Key to Tuchten’s judgement that Vodacom’s request was reasonable was that Telkom said it wanted to use this available space to install its own fibre cables.
“To my mind, once Telkom asserts that it wants to lay cabling where Vodacom wants to lay cabling, it admits, by implication, that what Vodacom wants to do is both technically and economically feasible and would promote the efficient use of networks and services,” said Tuchten.
“How can you argue that what your competitor wants to do is not technically and economically feasible and contributes to the efficient use of networks and services when you are planning to do the very same thing?”
Tuchten, therefore, determined that ICASA’s decision that Vodacom should be allowed to use Telkom’s ducts was reasonable. “That route was more competition-enhancing, and thus more advantageous to consumers, than the alternative.”
A long legal battle
This was not the first time this case has been heard in court. In 2017, Telkom won the first iteration of the case in the Western Cape High Court. The court determined that Vodacom must remove its cabling from these ducts as the prescribed regulatory processes had not been followed.

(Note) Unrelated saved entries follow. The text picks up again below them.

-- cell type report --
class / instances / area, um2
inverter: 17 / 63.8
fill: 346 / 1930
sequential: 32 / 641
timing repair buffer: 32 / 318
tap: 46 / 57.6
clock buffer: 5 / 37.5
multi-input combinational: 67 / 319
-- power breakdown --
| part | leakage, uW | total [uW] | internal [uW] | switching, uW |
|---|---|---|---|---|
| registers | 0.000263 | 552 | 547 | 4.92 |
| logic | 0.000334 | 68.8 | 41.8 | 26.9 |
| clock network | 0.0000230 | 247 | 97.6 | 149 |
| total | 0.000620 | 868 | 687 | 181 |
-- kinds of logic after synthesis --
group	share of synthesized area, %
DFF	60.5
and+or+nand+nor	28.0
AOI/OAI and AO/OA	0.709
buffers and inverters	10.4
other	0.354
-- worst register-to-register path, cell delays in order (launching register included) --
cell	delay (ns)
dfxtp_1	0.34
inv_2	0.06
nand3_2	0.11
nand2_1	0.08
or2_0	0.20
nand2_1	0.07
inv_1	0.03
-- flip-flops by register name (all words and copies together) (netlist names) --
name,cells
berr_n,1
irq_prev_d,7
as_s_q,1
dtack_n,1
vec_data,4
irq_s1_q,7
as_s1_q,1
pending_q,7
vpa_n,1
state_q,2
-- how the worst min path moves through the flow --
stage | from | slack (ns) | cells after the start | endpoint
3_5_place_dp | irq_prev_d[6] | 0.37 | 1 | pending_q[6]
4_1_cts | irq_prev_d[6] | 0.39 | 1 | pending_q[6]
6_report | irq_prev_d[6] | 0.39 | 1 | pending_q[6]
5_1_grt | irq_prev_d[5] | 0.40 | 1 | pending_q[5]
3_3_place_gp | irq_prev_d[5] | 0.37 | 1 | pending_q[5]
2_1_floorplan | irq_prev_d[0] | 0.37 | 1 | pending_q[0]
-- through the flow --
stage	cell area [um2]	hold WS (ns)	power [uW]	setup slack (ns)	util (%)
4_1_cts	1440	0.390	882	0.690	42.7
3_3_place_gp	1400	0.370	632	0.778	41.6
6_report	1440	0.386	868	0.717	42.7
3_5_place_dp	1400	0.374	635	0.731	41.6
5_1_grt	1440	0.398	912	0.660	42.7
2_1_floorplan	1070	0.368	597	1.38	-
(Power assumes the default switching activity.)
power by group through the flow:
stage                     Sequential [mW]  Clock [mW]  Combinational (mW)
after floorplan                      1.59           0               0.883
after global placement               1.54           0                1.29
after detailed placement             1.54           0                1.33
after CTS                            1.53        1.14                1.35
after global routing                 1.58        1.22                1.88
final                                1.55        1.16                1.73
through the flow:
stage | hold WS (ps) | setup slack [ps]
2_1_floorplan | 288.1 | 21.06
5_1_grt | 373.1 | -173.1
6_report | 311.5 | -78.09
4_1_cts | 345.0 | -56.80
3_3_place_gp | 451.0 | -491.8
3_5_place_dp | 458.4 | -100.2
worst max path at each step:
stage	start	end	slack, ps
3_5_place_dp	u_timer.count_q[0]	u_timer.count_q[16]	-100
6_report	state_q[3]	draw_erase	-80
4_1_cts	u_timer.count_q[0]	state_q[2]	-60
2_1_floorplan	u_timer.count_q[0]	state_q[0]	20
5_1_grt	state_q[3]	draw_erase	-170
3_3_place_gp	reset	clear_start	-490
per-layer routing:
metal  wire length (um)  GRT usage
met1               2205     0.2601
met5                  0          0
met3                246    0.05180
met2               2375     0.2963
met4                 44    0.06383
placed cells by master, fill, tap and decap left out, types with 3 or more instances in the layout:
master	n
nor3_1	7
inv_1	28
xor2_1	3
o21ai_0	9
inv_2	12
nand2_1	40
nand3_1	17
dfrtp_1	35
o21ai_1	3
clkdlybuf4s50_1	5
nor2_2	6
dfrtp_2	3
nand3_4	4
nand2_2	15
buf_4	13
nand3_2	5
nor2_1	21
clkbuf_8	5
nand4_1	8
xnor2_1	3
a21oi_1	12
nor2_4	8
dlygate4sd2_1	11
## config.mk

```make
export PLATFORM = sky130hd
export DESIGN_NAME = io_input_bank_flat
export DESIGN_NICKNAME = d
export VERILOG_FILES = /design/src/rtl/io_input_bank_if.sv /design/src/rtl/io_input_bank.sv /design/src/flat_wrapper.sv
export SDC_FILE = /design/constraint.sdc
export NUM_CORES = 1
export LEC_CHECK = 0
export BUFFER_PORTS_ARGS = -buffer_cell sky130_fd_sc_hd__buf_2
export CAP_MARGIN = 10
export CORE_ASPECT_RATIO = 0.75
export CORE_UTILIZATION = 40
export DETAILED_ROUTE_END_ITERATION = 12
export GPL_TIMING_DRIVEN = 0
export HOLD_SLACK_MARGIN = 0.02
export PLACE_DENSITY_LB_ADDON = 0.12
export SETUP_SLACK_MARGIN = 0.3
export SKIP_CTS_REPAIR_TIMING = 1
export SYNTH_ARGS = -nofsm -noshare
export SYNTH_HDL_FRONTEND = slang
export SYNTH_SLANG_ARGS = --single-unit
```

## constraint.sdc

```tcl
create_clock -name io_clk -period 1.58 [get_ports io_clk]
set_input_delay 0 -clock io_clk [delete_from_list [all_inputs] [get_ports io_clk]]
set_output_delay 0 -clock io_clk [all_outputs]
set_load 0.005 [all_outputs]
```

## src/rtl/io_input_bank_if.sv

```systemverilog
// CPU-side I/O bus for the input-port bank: word-addressed register reads and strobed writes.
interface io_input_bank_if #(
  parameter int unsigned DW = 32
);
  logic [31:0]   addr;
  logic          io_we;
  logic [DW-1:0] io_wdata;
  logic [DW-1:0] io_read_data;

  modport master (
    output addr,
    output io_we,
    output io_wdata,
    input  io_read_data
  );

  modport slave (
    input  addr,
    input  io_we,
    input  io_wdata,
    output io_read_data
  );
endinterface

```

## src/rtl/io_input_bank.sv

```systemverilog
// Memory-mapped bank of synchronised input ports with sticky change flags, W1C status,
// an interrupt mask and a registered interrupt request.
module io_input_bank #(
  parameter int unsigned NPORTS      = 4,
  parameter int unsigned DW          = 32,
  parameter logic [5:0]  BASE_WORD   = 6'h20,
  parameter int unsigned SYNC_STAGES = 2
) (
  input  logic                 io_clk,
  input  logic                 resetn,
  io_input_bank_if.slave       bus,
  input  logic [NPORTS*DW-1:0] in_port,
  output logic                 io_irq
);

  localparam int unsigned BaseWord   = 32'(BASE_WORD);
  localparam int unsigned StatusWord = BaseWord + NPORTS;
  localparam int unsigned MaskWord   = BaseWord + NPORTS + 1;
  localparam int unsigned Last       = SYNC_STAGES - 1;

  if (NPORTS < 1 || NPORTS > 16) begin : gen_bad_nports
    $error("io_input_bank: NPORTS must be in 1..16");
  end
  if (SYNC_STAGES < 1 || SYNC_STAGES > 3) begin : gen_bad_sync
    $error("io_input_bank: SYNC_STAGES must be in 1..3");
  end
  if (MaskWord > 63) begin : gen_bad_map
    $error("io_input_bank: register map exceeds the 64-word window");
  end
  if (NPORTS > DW) begin : gen_bad_dw
    $error("io_input_bank: DW must hold one flag bit per port");
  end

  logic [DW-1:0]     sync_q [NPORTS][SYNC_STAGES];
  logic [DW-1:0]     sync_d [NPORTS][SYNC_STAGES];
  logic [NPORTS-1:0] chg_q, chg_d;
  logic [NPORTS-1:0] mask_q, mask_d;
  logic              irq_q, irq_d;
  logic [5:0]        word;
  logic              status_we, mask_we;
  logic [DW-1:0]     rdata;
  logic              unused_bits;

  assign word        = bus.addr[7:2];
  assign status_we   = bus.io_we && (32'(word) == StatusWord);
  assign mask_we     = bus.io_we && (32'(word) == MaskWord);
  assign unused_bits = ^{bus.addr[31:8], bus.addr[1:0], bus.io_wdata};

  always_comb begin
    for (int unsigned i = 0; i < NPORTS; i++) begin
      sync_d[i][0] = in_port[i*DW +: DW];
      for (int unsigned s = 1; s < SYNC_STAGES; s++) begin
        sync_d[i][s] = sync_q[i][s-1];
      end
      // A change landing in dreg wins over a coincident W1C of the same flag.
      chg_d[i] = (sync_d[i][Last] != sync_q[i][Last]) |
                 (chg_q[i] & ~(status_we & bus.io_wdata[i]));
    end
    mask_d = mask_we ? bus.io_wdata[NPORTS-1:0] : mask_q;
    irq_d  = |(chg_q & mask_q);
  end

  always_ff @(posedge io_clk) begin
    if (!resetn) begin
      sync_q <= '{default: '0};
      chg_q  <= '0;
      mask_q <= '0;
      irq_q  <= 1'b0;
    end else begin
      sync_q <= sync_d;
      chg_q  <= chg_d;
      mask_q <= mask_d;
      irq_q  <= irq_d;
    end
  end

  always_comb begin
    rdata = '0;
    for (int unsigned i = 0; i < NPORTS; i++) begin
      if (32'(word) == BaseWord + i) begin
        rdata = sync_q[i][Last];
      end
    end
    if (32'(word) == StatusWord) begin
      rdata = DW'(chg_q);
    end
    if (32'(word) == MaskWord) begin
      rdata = DW'(mask_q);
    end
  end

  assign bus.io_read_data = rdata;
  assign io_irq           = irq_q;

endmodule
```

## src/flat_wrapper.sv

```systemverilog
// flat-port wrapper written by rule: the top's interface ports become plain ports
module io_input_bank_flat 
#(
  parameter int unsigned NPORTS      = 4,
  parameter int unsigned DW          = 32,
  parameter logic [5:0]  BASE_WORD   = 6'h20,
  parameter int unsigned SYNC_STAGES = 2
)
  (io_clk, resetn, in_port, io_irq, bus_addr, bus_io_we, bus_io_wdata, bus_io_read_data);
  io_input_bank_if #(.DW(DW)) bus_i ();
  input  logic io_clk;
  input  logic resetn;
  input  logic [NPORTS*DW-1:0] in_port;
  output logic io_irq;
  input wire logic [$bits(bus_i.addr)-1:0] bus_addr;
  input wire logic [$bits(bus_i.io_we)-1:0] bus_io_we;
  input wire logic [$bits(bus_i.io_wdata)-1:0] bus_io_wdata;
  output wire logic [$bits(bus_i.io_read_data)-1:0] bus_io_read_data;
  assign bus_i.addr = bus_addr;
  assign bus_i.io_we = bus_io_we;
  assign bus_i.io_wdata = bus_io_wdata;
  assign bus_io_read_data = bus_i.io_read_data;
  io_input_bank #(.NPORTS(NPORTS), .DW(DW), .BASE_WORD(BASE_WORD), .SYNC_STAGES(SYNC_STAGES)) u_core (.io_clk(io_clk), .resetn(resetn), .bus(bus_i), .in_port(in_port), .io_irq(io_irq));
endmodule
```
`config.mk`:
```
export PLATFORM = sky130hd
export DESIGN_NAME = aes_block_host
export DESIGN_NICKNAME = d
export VERILOG_FILES = /design/src/rtl/aes_block_host.sv
export SDC_FILE = /design/constraint.sdc
export NUM_CORES = 2
export LEC_CHECK = 0
export CORE_AREA = 2 2 352 354
export CTS_CLUSTER_SIZE = 10
export DETAILED_ROUTE_END_ITERATION = 12
export DIE_AREA = 0 0 354 356
export SLEW_MARGIN = 20
export SYNTH_ARGS = -nofsm -noshare
export SYNTH_HDL_FRONTEND = slang
export SYNTH_SLANG_ARGS = --single-unit
```
`constraint.sdc`:
```
create_clock -name CLK -period 2.05 [get_ports CLK]
set_input_delay 0.205 -clock CLK [delete_from_list [all_inputs] [get_ports CLK]]
set_output_delay 0.205 -clock CLK [all_outputs]
set_load 0.01 [all_outputs]
```
`src/rtl/aes_block_host.sv`:
```
// Host-side sequencer for an external AES-128 core: accepts one block at a time,
// applies ECB/CBC chaining around the core and watches for a core that never completes.
module aes_block_host #(
    parameter int unsigned TIMEOUT = 48
) (
    input  logic         CLK,
    input  logic         nRST,
    input  logic         CFG_LOAD,
    input  logic [127:0] KEY,
    input  logic [127:0] IV,
    input  logic         MODE,
    input  logic         ENCDEC,
    input  logic         IN_VALID,
    output logic         IN_READY,
    input  logic [127:0] IN_DATA,
    input  logic         IN_LAST,
    output logic         OUT_VALID,
    input  logic         OUT_READY,
    output logic [127:0] OUT_DATA,
    output logic         OUT_LAST,
    output logic         ERR,
    output logic         CORE_START,
    output logic         CORE_ENCDEC,
    output logic [127:0] CORE_KEY,
    output logic [127:0] CORE_TEXTIN,
    input  logic         CORE_DONE,
    input  logic [127:0] CORE_TEXTOUT
);

    localparam int unsigned BLK_W = 128;
    localparam int unsigned CNT_W = 6;

    typedef enum logic [2:0] {
        ST_IDLE,
        ST_ISSUE,
        ST_WAIT,
        ST_OUT,
        ST_ERROR
    } state_t;

    state_t             state_q, state_d;
    logic [CNT_W-1:0]   cnt_q;
    logic [BLK_W-1:0]   key_q, iv_q, chain_q, blk_q, textin_q, out_data_q;
    logic               mode_q, encdec_q, last_q, out_last_q;
    logic               rdy_q, start_q, ovalid_q, err_q;
    logic               cfg_fire, in_fire, out_fire, done_fire, timeout_hit;
    logic               cbc_enc, cbc_dec;
    logic [BLK_W-1:0]   textin_d, result_d;

    // A config strobe always wins over a block offered in the same cycle.
    assign IN_READY    = rdy_q & ~CFG_LOAD;
    assign cfg_fire    = CFG_LOAD && (state_q == ST_IDLE);
    assign in_fire     = IN_VALID && IN_READY;
    assign out_fire    = ovalid_q && OUT_READY;
    assign done_fire   = CORE_DONE && (state_q == ST_WAIT);
    // cnt_q + 1 cycles have elapsed since START; ERR then rises exactly TIMEOUT cycles after START.
    assign timeout_hit = (cnt_q == CNT_W'(TIMEOUT - 2));

    assign cbc_enc  = mode_q & ~encdec_q;
    assign cbc_dec  = mode_q & encdec_q;
    assign textin_d = cbc_enc ? (IN_DATA ^ chain_q) : IN_DATA;
    assign result_d = cbc_dec ? (CORE_TEXTOUT ^ chain_q) : CORE_TEXTOUT;

    assign OUT_VALID   = ovalid_q;
    assign OUT_DATA    = out_data_q;
    assign OUT_LAST    = out_last_q;
    assign ERR         = err_q;
    assign CORE_START  = start_q;
    assign CORE_ENCDEC = encdec_q;
    assign CORE_KEY    = key_q;
    assign CORE_TEXTIN = textin_q;

    // Next-state logic.
    always_comb begin
        state_d = state_q;
        unique case (state_q)
            ST_IDLE:  if (in_fire) state_d = ST_ISSUE;
            ST_ISSUE: state_d = ST_WAIT;
            ST_WAIT: begin
                if (CORE_DONE)        state_d = ST_OUT;
                else if (timeout_hit) state_d = ST_ERROR;
            end
            ST_OUT:   if (OUT_READY) state_d = ST_IDLE;
            ST_ERROR: state_d = ST_ERROR;
            default:  state_d = ST_IDLE;
        endcase
    end

    // State register and status outputs, registered from the next state.
    always_ff @(posedge CLK or negedge nRST) begin
        if (!nRST) begin
            state_q  <= ST_IDLE;
            rdy_q    <= 1'b0;
            start_q  <= 1'b0;
            ovalid_q <= 1'b0;
            err_q    <= 1'b0;
        end else begin
            state_q  <= state_d;
            rdy_q    <= (state_d == ST_IDLE);
            start_q  <= (state_d == ST_ISSUE);
            ovalid_q <= (state_d == ST_OUT);
            err_q    <= (state_d == ST_ERROR);
        end
    end

    // Watchdog counter: cleared while issuing, counts while waiting on the core.
    always_ff @(posedge CLK or negedge nRST) begin
        if (!nRST) begin
            cnt_q <= '0;
        end else if (state_q == ST_ISSUE) begin
            cnt_q <= '0;
        end else if (state_q == ST_WAIT) begin
            cnt_q <= cnt_q + CNT_W'(1);
        end
    end

    // Configuration, captured block and core request.
    always_ff @(posedge CLK or negedge nRST) begin
        if (!nRST) begin
            key_q    <= '0;
            iv_q     <= '0;
            mode_q   <= 1'b0;
            encdec_q <= 1'b0;
            blk_q    <= '0;
            last_q   <= 1'b0;
            textin_q <= '0;
        end else begin
            if (cfg_fire) begin
                key_q    <= KEY;
                iv_q     <= IV;
                mode_q   <= MODE;
                encdec_q <= ENCDEC;
            end
            if (in_fire) begin
                blk_q    <= IN_DATA;
                last_q   <= IN_LAST;
                textin_q <= textin_d;
            end
        end
    end

    // Result capture and CBC chain register.
    always_ff @(posedge CLK or negedge nRST) begin
        if (!nRST) begin
            chain_q    <= '0;
            out_data_q <= '0;
            out_last_q <= 1'b0;
        end else begin
            if (done_fire) begin
                out_data_q <= result_d;
                out_last_q <= last_q;
            end
            if (cfg_fire) begin
                chain_q <= IV;
            end else if (done_fire && mode_q) begin
                chain_q <= encdec_q ? blk_q : CORE_TEXTOUT;
            end else if (out_fire && out_last_q) begin
                chain_q <= iv_q;
            end
        end
    end

endmodule

```
==> results.rst <==
.. list-table::
   :header-rows: 1

   * - Metric
     - Value
   * - Area Overhead vs Synth
     - 46.9%
   * - Post-Synthesis Cell Area
     - around 35000 um^2
   * - Total die area
     - approximately 130000 um^2
   * - Post-route fraction of the period consumed by the critical path
     - 98.5%
   * - Share of the yosys chip area belonging to registers
     - a little under three fifths
   * - Max incr delay on CP
     - just over 0.6 ns
   * - Post-Route Utilization
     - between 40% and 50%
   * - Clock Skews
     - 0.0265 ns
   * - Synth Net Count
     - 4016
   * - CTS tree
     - yes
   * - Family with the most delay on the worst path
     - simple AND/OR/NAND/NOR gates
   * - Drt wl/cell
     - 20.1 um
   * - Placed wire-length estimate
     - 93.9 mm
   * - Total iterations of the first detailed-routing run
     - 5
   * - Top post-synthesis cells by area
     - sky130_fd_sc_hd__dfrtp_1 (57%), sky130_fd_sc_hd__nand2_1 (13%), sky130_fd_sc_hd__mux2_2 (8.4%), sky130_fd_sc_hd__xor2_1 (6.5%), sky130_fd_sc_hd__mux2i_1 (3.7%)
   * - Max frequency
     - 0.495 GHz
   * - Share of synthesized registers carrying an async set or reset
     - 100%
   * - Ordered list of cells on the worst path
     - or4b_4 -> buf_12 -> buf_4 -> nand2_1 -> nand2_1
   * - Wire length of the first global-routing pass
     - 187 mm
   * - Number of placed instances with taps included
     - a little over 6000
   * - Part of the total power dissipated in sequential elements
     - 36.5%
   * - Total vias in the final route
     - 28597
   * - Internal cell power
     - ~49 mW
   * - Worst-case headroom to the max-slew limit
     - 53.2%
   * - Launch point of the critical path
     - state_q[2]
   * - Number of failing setup endpoints in the final timing report
     - 0
   * - Die H
     - roughly 360 um
   * - Number of buffers added by the clock tree synthesis step
     - 94
   * - Die width
     - 354 um
   * - Maximum number of pins on one net before global-route repair
     - 71
   * - Number of antenna-violating nets in the routed design
     - 0
   * - Number of antenna violations at the first check in global routing
     - 30
   * - Site row count
     - 129
   * - Core outline area
     - 123000 um^2
   * - Post-detailed-route DRC marker count
     - 0
   * - Switching power
     - 26.9 mW
   * - Total Routed Length
     - 126 mm
   * - Number of register bits inferred by synthesis
     - a little under 800
   * - Portion of synthesized cell area occupied by the leading cell type
     - 56.5%
   * - Endpoint kind of the worst setup timing path
     - flip-flop
   * - Met2 track utilization from global routing
     - 32.5%
   * - GR met3 Demand/Resource
     - 4.64%
   * - Hold/Removal Path Class
     - in2reg
   * - Dominant cell type by area after synthesis
     - sky130_fd_sc_hd__dfrtp_1
   * - Net switching fraction of the power
     - 35.6%
   * - MaxCap Viol Count
     - 0
   * - Endpoint arrival time on the critical path
     - 2.55 ns
   * - Met1 Track Usage GR
     - between 20% and 30%
   * - Time the final worst path needs with I/O delays and setup
     - 2.02 ns
   * - Final Wtd Congestion
     - a little under 0.9
   * - Fraction of layout instances using a drive strength above 1
     - 14.1%
   * - Clock-pin slew of the registers on the worst-case setup and hold paths
     - 0.06 ns
   * - Minimum setup slack after placement
     - -0.202 ns
   * - Start-to-end type of the worst setup path
     - reg2reg
   * - Layout Nets
     - about 5100
   * - Total congestion overflow
     - 0
   * - Largest driver fanout on the critical path
     - 67
   * - 1st-iter DRT viols
     - 1783
   * - Sinks on Clock Net
     - 785
   * - Count of flip-flops with a built-in enable after synthesis
     - 0
   * - Avg Cell Area, Syn
     - 9.95 um^2
   * - Final hold violation count
     - 0
   * - Non-filler cells, final
     - 6275
   * - Htree depth
     - 3
   * - I/O Buffers
     - 910
   * - Power density of the placed cells
     - 1480 nW/um^2
   * - Clock root buffer
     - sky130_fd_sc_hd__clkbuf_16
   * - Commonest register cell after synthesis
     - sky130_fd_sc_hd__dfrtp_1
   * - Maximum number of buffers from clock root to sink
     - 3
   * - Result of the run
     - complete, no violations
   * - Synth warn
     - 0
   * - Share of power burned in combinational logic
     - between 40 and 50%
   * - VDD IR max
     - 0.000770 V
   * - Type of origin of the critical path
     - flip-flop
   * - Crit-path slowest cell
     - sky130_fd_sc_hd__or4b_4
   * - Library cell appearing most often on the critical path
     - sky130_fd_sc_hd__nand2_1
   * - Setup total negative slack
     - 0 ns
   * - Library cells used by synthesis
     - 34
   * - Total leakage power
     - 22.4 nW
   * - Number of standard cells after synthesis
     - approximately 3500
   * - WP data required
     - 2.58 ns
   * - Initial core utilization
     - 28.3%
   * - Launch point of the worst hold path
     - KEY[4]
   * - Via/cell ratio
     - ~4.6
   * - Most crowded layer after global routing
     - met2
   * - RR Startpoint
     - state_q[2]
   * - Worst setup margin
     - slightly above 0.03 ns
   * - Total GRT Usage
     - 19.4%
   * - WP buf/inv
     - 2
   * - Number of primary I/O pins
     - between 900 and 1000
   * - Actual transition at the worst max-transition pin
     - between 0.6 and 0.7 ns
   * - Insertion delay to the later sink of the worst-skew pair
     - 0.67 ns
   * - Final slew viol count
     - 0
   * - Vias in the first global route
     - roughly 30000
   * - Final hold slack
     - roughly 0.070 ns
   * - Clock power share
     - 20.5%
-- cell usage after synthesis, types with 16 or more instances --
library cell                  n
sky130_fd_sc_hd__a31oi_1    129
sky130_fd_sc_hd__nand2_1   1165
sky130_fd_sc_hd__mux2_2     258
sky130_fd_sc_hd__buf_2      112
sky130_fd_sc_hd__o21ai_0    132
sky130_fd_sc_hd__dfrtp_1    785
sky130_fd_sc_hd__mux2i_1    128
sky130_fd_sc_hd__buf_1       16
sky130_fd_sc_hd__a21oi_1    130
sky130_fd_sc_hd__nor2_1     264
sky130_fd_sc_hd__clkbuf_1    85
sky130_fd_sc_hd__xor2_1     257
-- cells in the final DEF (no fill, tap or decap), types with 6 or more instances in the layout --
master / n
sky130_fd_sc_hd__a21oi_1: 130
sky130_fd_sc_hd__a31oi_1: 129
sky130_fd_sc_hd__buf_12: 57
sky130_fd_sc_hd__buf_4: 201
sky130_fd_sc_hd__clkbuf_1: 16
sky130_fd_sc_hd__clkbuf_16: 98
sky130_fd_sc_hd__clkbuf_8: 6
sky130_fd_sc_hd__clkdlybuf4s50_1: 907
sky130_fd_sc_hd__clkinv_2: 6
sky130_fd_sc_hd__dfrtp_1: 783
sky130_fd_sc_hd__diode_2: 11
sky130_fd_sc_hd__dlygate4sd3_1: 41
sky130_fd_sc_hd__mux2_2: 258
sky130_fd_sc_hd__mux2i_1: 128
sky130_fd_sc_hd__nand2_1: 1164
sky130_fd_sc_hd__nor2_1: 263
sky130_fd_sc_hd__o21ai_0: 132
sky130_fd_sc_hd__xor2_1: 257
-- power by group through the flow --
stage / combinational [mW] / sequential, mW / clock (mW)
after floorplan: 14.5 / 28.1 / 0
after global placement: 31.8 / 27.6 / 0
after detailed placement: 32.4 / 27.7 / 0
after CTS: 32.7 / 27.6 / 16.0
after global routing: 35.5 / 28.5 / 16.6
final: 32.5 / 27.6 / 15.5
-- stage by stage --
step / cell area [um^2] / total power, mW
floorplan: 34700 / 42.6
global placement: 47700 / 59.4
detailed placement: 47700 / 60.1
CTS: 50900 / 76.2
global route: 51000 / 80.6
finish: 51100 / 75.6
-- cells by family (layout without fill, tap and decap cells) --
family	Yosys count	count (layout)	share of synthesized area, %
adders and majority gates	2	2	0.0720
muxes	386	386	12.0
DFF	785	785	56.5
xor gates and xnor gates	257	257	6.48
and+or+nand+nor	1447	1447	15.8
other	0	11	0
buffers and inverters	218	1352	2.78
AOI/OAI and AO/OA	398	398	6.27
-- state kept, by name, indices dropped and copies added, names as in the netlist --
register	cells
CORE_ENCDEC	1
CORE_KEY	128
CORE_START	1
CORE_TEXTIN	128
ERR	1
OUT_DATA	128
OUT_LAST	1
OUT_VALID	1
blk_q	128
chain_q	128
cnt_q	6
iv_q	128
last_q	1
mode_q	1
rdy_q	1
state_q	3
-- path summary, 6_finish.rpt --
path                            endpoint  slack, ns  cells past startpoint
setup / recovery            CORE_KEY[54]       0.03                      5
hold / removal               CORE_KEY[4]       0.07                      3
setup reg to reg            CORE_KEY[54]       0.03                      5
hold reg to reg                iv_q[104]       0.47                      2
max in group asynchronous  OUT_DATA[114]       1.08                      4
min in group asynchronous      blk_q[41]       0.12                      2
-- area by class of cell --
type	instances	area (um^2)
timing repair buffer	1218	12400
multi-input combinational	2490	14200
tap	1637	2050
sequential	785	19600
inverter	3	11.3
antenna	11	27.5
clock inverter	14	206
fill	11757	71600
clock buffer	117	2520
-- tightest hold or removal path: cells and delay by family --
kind	cells	cell delay [ns]
buf+inv	1	0.40
simple gates	2	0.10
-- layer usage --
layer,wire [um],vias to the layer above
li1,-,13615
met1,53700,13903
met2,60700,844
met3,8080,205
met4,3210,30
met5,212,-
-- repair_timing --
item | in CTS | in global routing
buffers inserted | 0 | 1
setup endpoints to repair | 2 | 171
pin swaps | 0 | 1
hold buffers | 41 | 0
gates resized for setup | 3 | 6
endpoints found under the hold margin | 521 | 0
gates cloned | 1 | 3
Power figures use the tool's default switching activity.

However, in April 2019, Vodacom appealed the ruling in the Supreme Court of Appeal and won. The Supreme Court said that Telkom “did not enjoy possession of the infrastructure or cables which formed part of Dennegeur [one of the estates] and was owned, occupied, and controlled by the Home Owners Association”.
“Its rights are derived from the provisions of Section 22 of the Electronic Communications Act. The rights conferred are in their nature servitutal,” said the court.
It said that Telkom did not possess the vacant space in the ducts and sleeves which was subsequently occupied by Vodacom, and Vodacom’s conduct was “therefore not an act of spoliation”.
Telkom contested this ruling, leading to the recent case. Telkom declined to comment except to say that it is reviewing the judgement and has not yet made a decision regarding whether it will take further action.